• _Your assignment_
If a line in the entries below includes the string "output", copy it out.

• _Collected data entries_
<file path="src/rtl/sha256_pkg.sv">
// Shared constants and state encoding for the SHA-256 digest target checker.
package sha256_pkg;
    localparam int NUM_HASH_WORDS = 8;
    localparam int RESULT_HIT_BIT = 31;
    localparam int RESULT_LZ_MSB  = 8;

    typedef enum logic [1:0] {IDLE, READ, WRITE} state_t;
endpackage

</file>
<file path="src/rtl/sha256_clz32.sv">
// Combinational count-leading-zeros of a 32-bit word; returns 32 for zero input.
module sha256_clz32 (
    input  logic [31:0] i_val,
    output logic [5:0]  o_clz
);
    // Ascending scan: the highest set bit is the last one to assign.
    always_comb begin
        o_clz = 6'd32;
        for (int i = 0; i < 32; i++) begin
            if (i_val[i]) o_clz = 6'(31 - i);
        end
    end
endmodule

</file>
<file path="src/rtl/sha256_target_check.sv">
// Reads back the 8-word digest, compares it with the latched target, counts leading
// zeros and writes one {hit, lz} result word.
module sha256_target_check
    import sha256_pkg::*;
(
    input  logic         clk,
    input  logic         reset_n,
    input  logic         start,
    input  logic [15:0]  hash_addr,
    input  logic [15:0]  result_addr,
    input  logic [255:0] target,
    output logic         done,
    output logic         mem_clk,
    output logic         mem_we,
    output logic [15:0]  mem_addr,
    output logic [31:0]  mem_write_data,
    input  logic [31:0]  mem_read_data,
    output logic         hit,
    output logic [8:0]   lz_count
);
    state_t         r_state;
    logic [3:0]     r_idx;
    logic [255:0]   r_target;
    logic [15:0]    r_hash_addr;
    logic [15:0]    r_result_addr;
    logic           r_decided;
    logic           r_less;
    logic           r_still_zero;
    logic [8:0]     r_lz;
    logic           r_mem_we;
    logic [15:0]    r_mem_addr;
    logic [31:0]    r_mem_wdata;
    logic           r_hit;
    logic [8:0]     r_lz_count;

    logic [2:0]     w_w;
    logic [7:0]     w_tsel;
    logic [31:0]    w_tw;
    logic [5:0]     w_clz;
    logic           w_decided_n;
    logic           w_less_n;
    logic           w_still_zero_n;
    logic [8:0]     w_lz_n;
    logic           w_hit_n;
    logic [31:0]    w_result;

    assign mem_clk        = clk;
    assign done           = (r_state == IDLE);
    assign mem_we         = r_mem_we;
    assign mem_addr       = r_mem_addr;
    assign mem_write_data = r_mem_wdata;
    assign hit            = r_hit;
    assign lz_count       = r_lz_count;

    // Read data arriving at idx belongs to word idx-1; word 0 sits in target[255:224].
    assign w_w    = 3'(r_idx - 4'd1);
    assign w_tsel = {~w_w, 5'd0};
    assign w_tw   = r_target[w_tsel +: 32];

    sha256_clz32 u_clz (
        .i_val (mem_read_data),
        .o_clz (w_clz)
    );

    assign w_decided_n    = r_decided | (mem_read_data != w_tw);
    assign w_less_n       = r_decided ? r_less : (mem_read_data < w_tw);
    assign w_still_zero_n = r_still_zero & (mem_read_data == 32'd0);
    assign w_lz_n         = r_still_zero ? (r_lz + {3'd0, w_clz}) : r_lz;
    assign w_hit_n        = w_less_n | ~w_decided_n;

    always_comb begin
        w_result                      = '0;
        w_result[RESULT_HIT_BIT]      = w_hit_n;
        w_result[RESULT_LZ_MSB:0]     = w_lz_n;
    end

    always_ff @(posedge clk or negedge reset_n) begin
        if (!reset_n) begin
            r_state       <= IDLE;
            r_idx         <= '0;
            r_target      <= '0;
            r_hash_addr   <= '0;
            r_result_addr <= '0;
            r_decided     <= 1'b0;
            r_less        <= 1'b0;
            r_still_zero  <= 1'b1;
            r_lz          <= '0;
            r_mem_we      <= 1'b0;
            r_mem_addr    <= '0;
            r_mem_wdata   <= '0;
            r_hit         <= 1'b0;
            r_lz_count    <= '0;
        end else begin
            case (r_state)
                IDLE: begin
                    r_mem_we <= 1'b0;
                    if (start) begin
                        r_target      <= target;
                        r_hash_addr   <= hash_addr;
                        r_result_addr <= result_addr;
                        r_idx         <= '0;
                        r_decided     <= 1'b0;
                        r_less        <= 1'b0;
                        r_still_zero  <= 1'b1;
                        r_lz          <= '0;
                        r_mem_addr    <= hash_addr;
                        r_state       <= READ;
                    end
                end
                READ: begin
                    if (r_idx != 4'd0) begin
                        r_decided    <= w_decided_n;
                        r_less       <= w_less_n;
                        r_still_zero <= w_still_zero_n;
                        r_lz         <= w_lz_n;
                    end
                    if (r_idx < 4'(NUM_HASH_WORDS - 1))
                        r_mem_addr <= r_hash_addr + {12'd0, r_idx} + 16'd1;
                    if (r_idx == 4'(NUM_HASH_WORDS)) begin
                        r_mem_we    <= 1'b1;
                        r_mem_addr  <= r_result_addr;
                        r_mem_wdata <= w_result;
                        r_hit       <= w_hit_n;
                        r_lz_count  <= w_lz_n;
                        r_state     <= WRITE;
                    end else begin
                        r_idx <= r_idx + 4'd1;
                    end
                end
                WRITE: begin
                    r_mem_we <= 1'b0;
                    r_state  <= IDLE;
                end
                default: r_state <= IDLE;
            endcase
        end
    end
endmodule

</file>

• _Solution for this exercise_
    output logic [5:0]  o_clz
    output logic         done,
    output logic         mem_clk,
    output logic         mem_we,
    output logic [15:0]  mem_addr,
    output logic [31:0]  mem_write_data,
    output logic         hit,
    output logic [8:0]   lz_count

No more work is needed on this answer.